Horizontal Drilling and Lateral Well Mechanics: Unlocking Tight Reservoirs

Drilling Tech

The Horizontal Revolution

For the first century of oil exploration, wells were exclusively vertical. However, tight shale rocks have extremely low permeability, meaning oil and gas cannot flow easily through the rock to a single vertical straw. Horizontal drilling solves this by curving the wellbore 90 degrees to run horizontally through the narrow target layer (sometimes only 10 to 50 feet thick), exposing thousands of feet of oil-bearing reservoir to the wellbore.
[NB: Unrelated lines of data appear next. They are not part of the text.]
===== src/rtl/iq_boxcar_decim.sv =====
// iq_boxcar_decim: boxcar-average decimator for an I/Q sample stream.
//   Pulls samples from an upstream FIFO, sums N = 2^DecRatio of them per
//   block and emits the floor average on a PushOut/StopIn handshake.
// Ports:
//   Clk, Reset        clock, synchronous active-high reset
//   fifo_samp         head-of-FIFO sample {I, Q}, valid when !fifo_empty
//   fifo_empty        upstream FIFO is empty
//   fifo_PullOut      head sample consumed this cycle
//   DecRatio          log2 of the decimation factor (latched per block)
//   StopIn            downstream back-pressure
//   PushOut           DoutI/DoutQ valid
//   DoutI, DoutQ      averaged I/Q result

package iq_boxcar_decim_pkg;
  localparam int SAMP_W = 24;
  typedef struct packed {
    logic signed [SAMP_W-1:0] I;
    logic signed [SAMP_W-1:0] Q;
  } Samp;
endpackage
Directional Drilling Mechanics

Directional drilling utilizes sophisticated downhole tools, including mud motors (which turn the drill bit using the hydraulic pressure of drilling fluid without rotating the entire pipe string) and rotary steerable systems. The trajectory is divided into three key zones:

  • Kick-off Point (KOP): The predetermined depth where the wellbore deviates from vertical and starts curving.
  • The Curve: The curved portion of the wellbore that builds angle, typically changing by 8 to 12 degrees per 100 feet drilled, until it reaches a horizontal position (90 degrees from vertical).
  • The Lateral Section: The horizontal portion of the wellbore. While early laterals were 5,000 feet (1 mile) long, modern Permian and Marcellus wells regularly drill laterals stretching 10,000 to 15,000+ feet (2 to 3 miles) horizontally in a single run.

Important Measured Values

When reading well surveys, engineers distinguish between two critical depth metrics: True Vertical Depth (TVD), which measures the straight-line vertical distance from the surface to the bottom of the well (crucial for hydrostatic pressure calculations), and Measured Depth (MD), which represents the actual length of the entire wellbore path. For a well with a 10,000-foot vertical segment and a 10,000-foot lateral, the TVD is 10,000 feet, but the MD is 20,000 feet.